(Stored items)
### src/rtl/clock_divider_pkg.sv
// clock_divider_pkg
//   Shared constants and helpers for the clock_divider block.
//   MIN_DIVISOR : smallest legal division ratio.
//   high_count  : number of source cycles the divided clock spends high.
package clock_divider_pkg;

  localparam int unsigned MIN_DIVISOR = 2;

  // High phase is floor(divisor/2); odd ratios get the extra cycle in the low phase.
  function automatic int unsigned high_count(input int unsigned divisor);
    return divisor / 2;
  endfunction

endpackage
--- config.mk ---
export PLATFORM = sky130hd
export DESIGN_NAME = ctrl_pipe_unit
export DESIGN_NICKNAME = d
export VERILOG_FILES = /design/src/rtl/ctrl_pipe_unit.sv
export SDC_FILE = /design/constraint.sdc
export NUM_CORES = 1
export LEC_CHECK = 0
export ABC_AREA = 1
export BUFFER_PORTS_ARGS = -buffer_cell sky130_fd_sc_hd__buf_4
export CAP_MARGIN = 20
export CORE_MARGIN = 4
export CORE_UTILIZATION = 30
export CTS_BUF_LIST = sky130_fd_sc_hd__clkbuf_4 sky130_fd_sc_hd__clkbuf_8
export DETAILED_ROUTE_END_ITERATION = 12
export PLACE_DENSITY_LB_ADDON = 0.15
export SYNTH_ARGS = -nofsm -noshare
export SYNTH_HDL_FRONTEND = slang
export SYNTH_SLANG_ARGS = --single-unit
--- constraint.sdc ---
create_clock -name clk -period 2.2 [get_ports clk]
set_clock_uncertainty 0.1 [all_clocks]
set_input_delay 0.44 -clock clk [delete_from_list [all_inputs] [get_ports clk]]
set_output_delay 0.44 -clock clk [all_outputs]
set_load 0.05 [all_outputs]
--- src/rtl/ctrl_pipe_unit.sv ---
// ctrl_pipe_unit
//   Control-and-hazard unit for a 5-stage RISC-V pipeline.
//
//   Decodes the Decode-stage opcode and carries the control bundle through
//   the D->E, E->M and M->W pipeline registers. When the bundle enters
//   Execute as a bubble, it is all zeros. The unit resolves branches in
//   Execute and produces the stall, flush and forwarding selects used by
//   the datapath.
//
//   Parameters
//     EXT_OPS      1: decode lui/auipc/jalr, 0: treat them as illegal
//     FULL_BRANCH  1: all six branch conditions, 0: beq only
//
//   Ports
//     clk, reset_n                  clock (rising edge), async active-low reset
//     opD, funct3D                  Decode opcode / funct3
//     Rs1D, Rs2D, RdD               Decode register addresses
//     ZeroE, LtE, LtuE              Execute ALU flags (eq, signed lt, unsigned lt)
//     ImmSrcD, IllegalD             combinational Decode outputs
//     ALUSrcAE, ALUSrcBE, ALUOpE,
//     funct3E, PCSrcE, IllegalE     Execute-stage outputs
//     MemWriteM                     Memory-stage write enable
//     RegWriteW, ResultSrcW         Writeback-stage controls
//     ForwardAE, ForwardBE          operand forward selects
//     StallF, StallD, FlushD, FlushE hazard controls
module ctrl_pipe_unit #(
  parameter bit EXT_OPS     = 1'b1,
  parameter bit FULL_BRANCH = 1'b1
) (
  input  logic       clk,
  input  logic       reset_n,
  input  logic [6:0] opD,
  input  logic [2:0] funct3D,
  input  logic [4:0] Rs1D,
  input  logic [4:0] Rs2D,
  input  logic [4:0] RdD,
  input  logic       ZeroE,
  input  logic       LtE,
  input  logic       LtuE,
  output logic [2:0] ImmSrcD,
  output logic       IllegalD,
  output logic [1:0] ALUSrcAE,
  output logic       ALUSrcBE,
  output logic [1:0] ALUOpE,
  output logic [2:0] funct3E,
  output logic [1:0] PCSrcE,
  output logic       IllegalE,
  output logic       MemWriteM,
  output logic       RegWriteW,
  output logic [1:0] ResultSrcW,
  output logic [1:0] ForwardAE,
  output logic [1:0] ForwardBE,
  output logic       StallF,
  output logic       StallD,
  output logic       FlushD,
  output logic       FlushE
);

  typedef struct packed {
    logic       reg_write;
    logic [1:0] alu_src_a;
    logic       alu_src_b;
    logic       mem_write;
    logic [1:0] result_src;
    logic       branch;
    logic [1:0] alu_op;
    logic       jump;
    logic       jalr;
  } ctrl_t;

  ctrl_t      ctrl_d_s;
  logic [2:0] imm_src_d_s;
  logic       illegal_d_s;
  logic       branch_ok_s;

  ctrl_t      de_ctrl_r;
  logic       de_illegal_r;
  logic [2:0] de_funct3_r;
  logic [4:0] de_rs1_r;
  logic [4:0] de_rs2_r;
  logic [4:0] de_rd_r;

  logic       em_reg_write_r;
  logic       em_mem_write_r;
  logic [1:0] em_result_src_r;
  logic [4:0] em_rd_r;

  logic       mw_reg_write_r;
  logic [1:0] mw_result_src_r;
  logic [4:0] mw_rd_r;

  logic       taken_s;
  logic [1:0] pc_src_s;
  logic       lw_stall_s;
  logic       flush_d_s;
  logic       flush_e_s;

  // Forward select for one source operand; M has priority over W, x0 never forwards.
  function automatic logic [1:0] fwd_sel(input logic [4:0] rs,
                                         input logic rw_m, input logic [4:0] rd_m,
                                         input logic rw_w, input logic [4:0] rd_w);
    logic [1:0] sel;
    if (rw_m && (rd_m != 5'd0) && (rd_m == rs)) begin
      sel = 2'b10;
    end else if (rw_w && (rd_w != 5'd0) && (rd_w == rs)) begin
      sel = 2'b01;
    end else begin
      sel = 2'b00;
    end
    return sel;
  endfunction

  // Without the full branch set, only beq (funct3 000) is legal; with it, 010/011 are the holes.
  assign branch_ok_s = FULL_BRANCH ? (funct3D[2:1] != 2'b01) : (funct3D == 3'b000);

  // Decode the D-stage opcode into the control bundle; unsupported encodings give all zeros.
  always_comb begin
    ctrl_d_s    = '0;
    imm_src_d_s = 3'b000;
    illegal_d_s = 1'b0;
    case (opD)
      7'b0000011: begin
        ctrl_d_s.reg_write  = 1'b1;
        ctrl_d_s.alu_src_b  = 1'b1;
        ctrl_d_s.result_src = 2'b01;
      end
      7'b0100011: begin
        imm_src_d_s        = 3'b001;
        ctrl_d_s.alu_src_b = 1'b1;
        ctrl_d_s.mem_write = 1'b1;
      end
      7'b0110011: begin
        ctrl_d_s.reg_write = 1'b1;
        ctrl_d_s.alu_op    = 2'b10;
      end
      7'b1100011: begin
        if (branch_ok_s) begin
          imm_src_d_s     = 3'b010;
          ctrl_d_s.branch = 1'b1;
          ctrl_d_s.alu_op = 2'b01;
        end else begin
          illegal_d_s = 1'b1;
        end
      end
      7'b0010011: begin
        ctrl_d_s.reg_write = 1'b1;
        ctrl_d_s.alu_src_b = 1'b1;
        ctrl_d_s.alu_op    = 2'b10;
      end
      7'b1101111: begin
        ctrl_d_s.reg_write  = 1'b1;
        imm_src_d_s         = 3'b011;
        ctrl_d_s.result_src = 2'b10;
        ctrl_d_s.jump       = 1'b1;
      end
      7'b0110111: begin
        if (EXT_OPS) begin
          ctrl_d_s.reg_write = 1'b1;
          imm_src_d_s        = 3'b100;
          ctrl_d_s.alu_src_a = 2'b10;
          ctrl_d_s.alu_src_b = 1'b1;
        end else begin
          illegal_d_s = 1'b1;
        end
      end
      7'b0010111: begin
        if (EXT_OPS) begin
          ctrl_d_s.reg_write = 1'b1;
          imm_src_d_s        = 3'b100;
          ctrl_d_s.alu_src_a = 2'b01;
          ctrl_d_s.alu_src_b = 1'b1;
        end else begin
          illegal_d_s = 1'b1;
        end
      end
      7'b1100111: begin
        if (EXT_OPS && (funct3D == 3'b000)) begin
          ctrl_d_s.reg_write  = 1'b1;
          ctrl_d_s.alu_src_b  = 1'b1;
          ctrl_d_s.result_src = 2'b10;
          ctrl_d_s.jalr       = 1'b1;
        end else begin
          illegal_d_s = 1'b1;
        end
      end
      default: begin
        illegal_d_s = 1'b1;
      end
    endcase
  end

  // D->E register: captures Decode every cycle, loads a bubble on FlushE.
  always_ff @(posedge clk or negedge reset_n) begin
    if (!reset_n) begin
      de_ctrl_r    <= '0;
      de_illegal_r <= 1'b0;
      de_funct3_r  <= 3'b000;
      de_rs1_r     <= 5'd0;
      de_rs2_r     <= 5'd0;
      de_rd_r      <= 5'd0;
    end else if (flush_e_s) begin
      de_ctrl_r    <= '0;
      de_illegal_r <= 1'b0;
      de_funct3_r  <= 3'b000;
      de_rs1_r     <= 5'd0;
      de_rs2_r     <= 5'd0;
      de_rd_r      <= 5'd0;
    end else begin
      de_ctrl_r    <= ctrl_d_s;
      de_illegal_r <= illegal_d_s;
      de_funct3_r  <= funct3D;
      de_rs1_r     <= Rs1D;
      de_rs2_r     <= Rs2D;
      de_rd_r      <= RdD;
    end
  end

  // E->M and M->W registers: always advance.
  always_ff @(posedge clk or negedge reset_n) begin
    if (!reset_n) begin
      em_reg_write_r  <= 1'b0;
      em_mem_write_r  <= 1'b0;
      em_result_src_r <= 2'b00;
      em_rd_r         <= 5'd0;
      mw_reg_write_r  <= 1'b0;
      mw_result_src_r <= 2'b00;
      mw_rd_r         <= 5'd0;
    end else begin
      em_reg_write_r  <= de_ctrl_r.reg_write;
      em_mem_write_r  <= de_ctrl_r.mem_write;
      em_result_src_r <= de_ctrl_r.result_src;
      em_rd_r         <= de_rd_r;
      mw_reg_write_r  <= em_reg_write_r;
      mw_result_src_r <= em_result_src_r;
      mw_rd_r         <= em_rd_r;
    end
  end

  // Branch condition and next-PC select in Execute; jalr wins over jal/branch.
  always_comb begin
    taken_s = 1'b0;
    case (de_funct3_r)
      3'b000:  taken_s = ZeroE;
      3'b001:  taken_s = !ZeroE;
      3'b100:  taken_s = LtE;
      3'b101:  taken_s = !LtE;
      3'b110:  taken_s = LtuE;
      3'b111:  taken_s = !LtuE;
      default: taken_s = 1'b0;
    endcase
    if (de_ctrl_r.jalr) begin
      pc_src_s = 2'b10;
    end else if (de_ctrl_r.jump || (de_ctrl_r.branch && taken_s)) begin
      pc_src_s = 2'b01;
    end else begin
      pc_src_s = 2'b00;
    end
  end

  // Load-use stall compares Rs2D even for instructions that ignore rs2 (conservative).
  assign lw_stall_s = (de_ctrl_r.result_src == 2'b01) && (de_rd_r != 5'd0) &&
                      ((de_rd_r == Rs1D) || (de_rd_r == Rs2D));
  assign flush_d_s  = (pc_src_s != 2'b00);
  assign flush_e_s  = lw_stall_s || flush_d_s;

  assign ImmSrcD    = imm_src_d_s;
  assign IllegalD   = illegal_d_s;
  assign ALUSrcAE   = de_ctrl_r.alu_src_a;
  assign ALUSrcBE   = de_ctrl_r.alu_src_b;
  assign ALUOpE     = de_ctrl_r.alu_op;
  assign funct3E    = de_funct3_r;
  assign PCSrcE     = pc_src_s;
  assign IllegalE   = de_illegal_r;
  assign MemWriteM  = em_mem_write_r;
  assign RegWriteW  = mw_reg_write_r;
  assign ResultSrcW = mw_result_src_r;
  assign ForwardAE  = fwd_sel(de_rs1_r, em_reg_write_r, em_rd_r, mw_reg_write_r, mw_rd_r);
  assign ForwardBE  = fwd_sel(de_rs2_r, em_reg_write_r, em_rd_r, mw_reg_write_r, mw_rd_r);
  assign StallF     = lw_stall_s;
  assign StallD     = lw_stall_s;
  assign FlushD     = flush_d_s;
  assign FlushE     = flush_e_s;

endmodule

# ---- Yosys cells after proc, flatten, opt, wreduce, memory -nomap -nowiden
# Index checks and enable logic that the tools add are counted.
dict set report op_classes {
  n_mux 30
  n_eq_ne 22
  n_reduce_logical 26
}
# op count
set op_table {}
lappend op_table {{5-bit == test} 6}
lappend op_table {{7-bit by 6-bit == test with 1-bit output, second input constant} 3}
lappend op_table {{7-bit == test, second input constant} 3}
lappend op_table {{5-bit two-way mux} 3}
lappend op_table {{5-bit nonzero test} 3}
lappend op_table {{7-bit by 5-bit == test with 1-bit output, second input constant} 2}
lappend op_table {{3-bit == test, second input constant} 4}
lappend op_table {{12-bit two-way mux} 1}
lappend op_table {{3-bit one-hot mux with 4 select lines} 1}
lappend op_table {{1-bit two-way mux} 11}
lappend op_table {{2-bit two-way mux} 5}
lappend op_table {{1-bit logical AND} 9}
lappend op_table {{2-bit one-hot mux with 2 select lines} 2}
lappend op_table {{7-bit by 2-bit == test with 1-bit output, second input constant} 1}
lappend op_table {{7-bit OR reduction} 1}
lappend op_table {{3-bit zero test} 2}
lappend op_table {{3-bit two-way mux} 2}
lappend op_table {{1-bit one-hot mux with 6 select lines} 1}
lappend op_table {{2-bit one-hot mux with 3 select lines} 1}
lappend op_table {{6-bit OR reduction} 1}
lappend op_table {{5-bit OR reduction} 1}
lappend op_table {{1-bit one-hot mux with 2 select lines} 2}
lappend op_table {{2-bit OR reduction} 2}
lappend op_table {{3-bit by 1-bit == test with 1-bit output, second input constant} 1}
lappend op_table {{6 further kinds} 10}
dict set report word_totals {
  in_bits 30
  word_cells 99
  reg_bits 48
}

# ---- Longest topological paths before layout
# Gate-level depths: netlist of run 1.
dict set report depth {
  depth_word 9
  mapped_depth 10
  mapped_depth_nobuf 9
}

# ---- Least setup slack after synthesis of run 1
# Ideal clock, no wire load.
dict set report synth_timing {
  path_type {flip-flop to output port}
  from {register em_rd_r[3]}
  to {output ForwardAE[0]}
  t_arrival_ns 2.862
  path_buffers 0
  setup_slack_ns -1.202
  path_stages_with_launch 4
  required_ns 1.660
  cell_sequence {dfrtp_1 xor2_1 nor4_1 nor2_1}
}
dict set report synth_between {
  elab_chain_len 4
}
# element line_no
set synth_rtl {}
lappend synth_rtl {{start: declaration} 86} ;# logic [4:0] em_rd_r;
lappend synth_rtl {{start signal: assignment} 232} ;# em_rd_r <= de_rd_r;
lappend synth_rtl {{5-bit nonzero test} 103} ;# if (rw_m && (rd_m != 5'd0) && (rd_m == rs)) begin
lappend synth_rtl {{1-bit logical AND} 103}
lappend synth_rtl {{1-bit logical AND *} 103}
lappend synth_rtl {{2-bit two-way mux *} 103}
lappend synth_rtl {{end: declaration} 51} ;# output logic [1:0] ForwardAE,
# Every way passes the cells marked *; elsewhere a longest branch is shown, timed or not.

# ---- Worst setup path in the final report of run 1
dict set report layout_timing {
  from {register de_funct3_r[0] (netlist: funct3E[0])}
  to {output FlushE}
}
dict set report layout_between {
  elab_chain_len 8
}
# element line_no
set layout_rtl {}
lappend layout_rtl {{start: declaration} 78} ;# logic [2:0] de_funct3_r;
lappend layout_rtl {{start signal: assignment} 211} ;# de_funct3_r <= funct3D;
lappend layout_rtl {{3-bit == test, or another cell as far along} 242} ;# case (de_funct3_r)
lappend layout_rtl {{1-bit one-hot mux with 6 select lines *} 242}
lappend layout_rtl {{1-bit logical AND *} 253} ;# end else if (de_ctrl_r.jump || (de_ctrl_r.branch && taken_s)) begin
lappend layout_rtl {{1-bit logical OR *} 253}
lappend layout_rtl {{1-bit two-way mux *} 253}
lappend layout_rtl {{2-bit two-way mux *} 251} ;# if (de_ctrl_r.jalr) begin
lappend layout_rtl {{2-bit nonzero test *} 263} ;# assign flush_d_s = (pc_src_s != 2'b00);
lappend layout_rtl {{1-bit logical OR *} 264} ;# assign flush_e_s = lw_stall_s || flush_d_s;
lappend layout_rtl {{end: declaration} 56} ;# output logic FlushE
# Marks and branches as above.

==> results of run 1 <==
[power by group]
part / leakage, nW / switching, mW / internal [mW] / total [mW]
sequential: 0.598 / 0.0349 / 0.915 / 0.950
combinational: 0.921 / 0.141 / 0.108 / 0.249
clock: 0.0523 / 0.264 / 0.281 / 0.545
[what timing repair did]
action	in CTS	in global routing
setup buffers	1	2
gates resized for setup	3	17
endpoints found under the setup margin	5	9
pin swaps	0	4
[worst max-delay path: cells and delay by family, from the launching register on]
family,cells,cell delay (ns)
compound gates,1,0.21
buf+inv,1,0.17
simple gates,4,0.49
flops,1,0.42
[per-layer routing]
| metal | vias to the layer above | part of all wire (%) |
|---|---|---|
| li1 | 883 | - |
| met1 | 782 | 43 |
| met2 | 31 | 51 |
| met3 | 5 | 4.9 |
| met4 | 0 | 1.8 |
| met5 | - | 0 |
[cells in the final DEF, fill, tap and decap left out, types with 2 or more instances in the layout]
master	n
clkbuf_8	6
inv_1	41
nor3_1	4
nor2_2	35
nor2_1	13
nor4_4	2
nor3_2	3
dfrtp_2	3
clkbuf_4	2
nand2_1	40
nand4_1	6
nand2_2	4
buf_6	4
dfrtp_1	45
nor2_4	3
xor2_1	10
xnor2_1	12
nand3_1	14
buf_4	59
[cells by family after synthesis]
kind of cell           Yosys count  synth area share [%]
buffers and inverters           51                 10.19
flip-flops                      48                 51.75
AND/OR/NAND/NOR                128                 28.03
AO/OA/AOI/OAI                    5                 1.726
XOR/XNOR                        22                 8.302
[sequential cells by signal (all words and copies together), names as in the netlist, 2 cells and up]
name	flops
ALUSrcAE	2
de_rs1_r	5
funct3E	3
de_ctrl_r	7
de_rs2_r	5
em_result_src_r	2
ResultSrcW	2
ALUOpE	2
de_rd_r	5
em_rd_r	5
mw_rd_r	5
[layout make-up]
cell class              instances  area (sq um)
well taps                      99         123.9
fillers                       786          4325
repair buffers                 64         503.0
inverters                      42         157.7
clock buffers                   8         97.59
flip-flops and latches         48          1205
multi-input cells             155         957.2
[worst max path at each step]
stage	start	end	cells after the start
after floorplan	em_rd_r[2]	ForwardAE[0]	5
after global placement	opD[2]	IllegalD	8
after detailed placement	opD[2]	IllegalD	8
after CTS	funct3E[0]	FlushE	6
after global routing	funct3E[0]	FlushE	6
final	funct3E[0]	FlushE	6
[synthesized netlist by cell type]
master and n:
o21ai_0 2, nor2_1 19, nor2_2 30, nand4_2 1
o211ai_1 1, inv_1 42, nor3_1 6, nand4_1 6
nor4_1 2, buf_6 3, nand3b_1 1, nor2_4 2
xor2_1 10, a21oi_4 1, dfrtp_1 48, buf_4 6
nand3_4 1, nor3_2 1, nand3_1 14, or2_0 1
nand2_1 44, xnor2_1 12, o22ai_1 1
==> out/metrics.yaml, run 1 <==
run_status:
  status: "completed"
global_route:
  busiest_layer: "met2"
  grt_start_max_net_pins: 49
  met1_usage_pct: 14.64
  grt_pass1_wl_mm: 8.314
  antenna_found_initial: 0
  grtUsageMet3_pct: 3.206
  grt_pass1_vias: 1779
  use_met2_pct: 19.75
  track_usage_pct: 11.87
  gr-total-overflow: 0
sta:
  maxSlewViolCount: 0
  setup_tns_ns: 0
  hold_viol: 0
  timing.final.crit_share_pct: 96.51
  worst_slack_ns: 0.07679
  timing.fmax_ghz: 0.4710
  tightest_slew_ns: 0.5936
  rsz0062_at_grt: "yes"
  fin_hold_ws_ns: 0.04600
  fin_crit_ns: 2.123
  setup_viol: 0
  max_slew_margin_pct: 60.43
drt:
  first_pass_iters: 3
  drcViolationCount: 0
  drtIter0Drc: 44
  postRouteAntennaNets: 0
  vias: 1701
  routed_via_density: 4.089
  wirelength_mm: 4.775
  routedWlPerCell_microns: 11.48
clocking:
  cts-hold-fix-buffers: 0
  ctsHtreeMaxLevel: 2
  cts_made_buffers: 5
  clk_pin_slew_worst_paths_ns: 0.08
  clock_latency_ns: 0.29
  cts_tree: "yes"
  root_buffer: "clkbuf_8"
  clock_path_buffers: 2
  clkSinkCount: 48
placement:
  numPlacedInstances: 405
  place.gp.congestion: 0.8117
  placed_area_sq_um: 2869
  port_buffers: 56
  place_worst_setup_slack_ns: 0.09928
  hpwl_mm: 3.860
power:
  finalPower_mw: 1.744
  p_per_area_nw_per_um2: 573.0
  ir_worst_vdd_v: 0.0002184
  p_leak_nw: 1.572
synth:
  synth_seq_cells: 48
  synth_cells: 254
  yosys_warnings: 0
  netlist.area_leader.share_pct: 51.75
  synth_cell_types: 23
  synth.avg_cell_area_sq_um: 9.138
  synth_top_cell_by_area: "dfrtp_1"
  netlist_area_sq_um: 2321
  synthesis.nets: 284
  ys_seq_area_share_pct: 51.75
  netlist_top_cells_area: "dfrtp_1, nor2_2, nand2_1"
die:
  dieArea_sq_um: 9207
  start_util_pct: 31.49
  boundaryPins: 57
  die_w_microns: 95.96
  core_area_sq_um: 7370
  num_rows: 31
  die_y_microns: 95.96
critical_path:
  critPathSlowestCell: "dfrtp_1"
  cp-start-kind: "register"
  critPathRequiredTime_ns: 1.66
  arrival_ns: 1.58
  crit-reg2reg-launch: "de_rd_r[4]"
  path_cells: "or2_0, nand4_1, nand2_2, a21oi_4, nand3_4, buf_6"
  crit_type: "register to primary output"
  crit_fanout: 5
  reg2reg_slack_ns: 0.48
  r2r_end: "de_ctrl_r[11]"
  cp-end-kind: "primary output"
  slowest_delay_ns: 0.42
  r2r_cells: 8
final_layout:
  post-route-util_pct: 41.31
  drive_gt1_share_pct: 40.06
  stdcell_area_sq_um: 3044
  stdcell_count: 416
  nets: 346
  antenna_cells: 0
  area_growth_pct: 31.16
worst_hold_path:
  hold_path_class: "input port to async pin"
run:
  drv_cap: 0
No activity file was read; power rests on OpenSTA's default activity.
==> run 2: changes to the inputs <==
BUFFER_PORTS_ARGS = default   (was -buffer_cell sky130_fd_sc_hd__buf_4)
DONT_BUFFER_PORTS = 1   (was default)
clock period = 2.45 ns   (was 2.2 ns; I/O delays follow)
==> run 2 against run 1 <==
Net effect: global-route usage shrank 0.85 points; highest routed layer unchanged; combinational power is 36% lower; power fell by 9.3%.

◆ **Prompt**: Your answer should be the exact lines above from the one with "tightest_slew_ns: 0.5936" through the one with "netlist_area_sq_um: 2321", both included, and nothing besides.

◆ **Answer space**:
  tightest_slew_ns: 0.5936
  rsz0062_at_grt: "yes"
  fin_hold_ws_ns: 0.04600
  fin_crit_ns: 2.123
  setup_viol: 0
  max_slew_margin_pct: 60.43
drt:
  first_pass_iters: 3
  drcViolationCount: 0
  drtIter0Drc: 44
  postRouteAntennaNets: 0
  vias: 1701
  routed_via_density: 4.089
  wirelength_mm: 4.775
  routedWlPerCell_microns: 11.48
clocking:
  cts-hold-fix-buffers: 0
  ctsHtreeMaxLevel: 2
  cts_made_buffers: 5
  clk_pin_slew_worst_paths_ns: 0.08
  clock_latency_ns: 0.29
  cts_tree: "yes"
  root_buffer: "clkbuf_8"
  clock_path_buffers: 2
  clkSinkCount: 48
placement:
  numPlacedInstances: 405
  place.gp.congestion: 0.8117
  placed_area_sq_um: 2869
  port_buffers: 56
  place_worst_setup_slack_ns: 0.09928
  hpwl_mm: 3.860
power:
  finalPower_mw: 1.744
  p_per_area_nw_per_um2: 573.0
  ir_worst_vdd_v: 0.0002184
  p_leak_nw: 1.572
synth:
  synth_seq_cells: 48
  synth_cells: 254
  yosys_warnings: 0
  netlist.area_leader.share_pct: 51.75
  synth_cell_types: 23
  synth.avg_cell_area_sq_um: 9.138
  synth_top_cell_by_area: "dfrtp_1"
  netlist_area_sq_um: 2321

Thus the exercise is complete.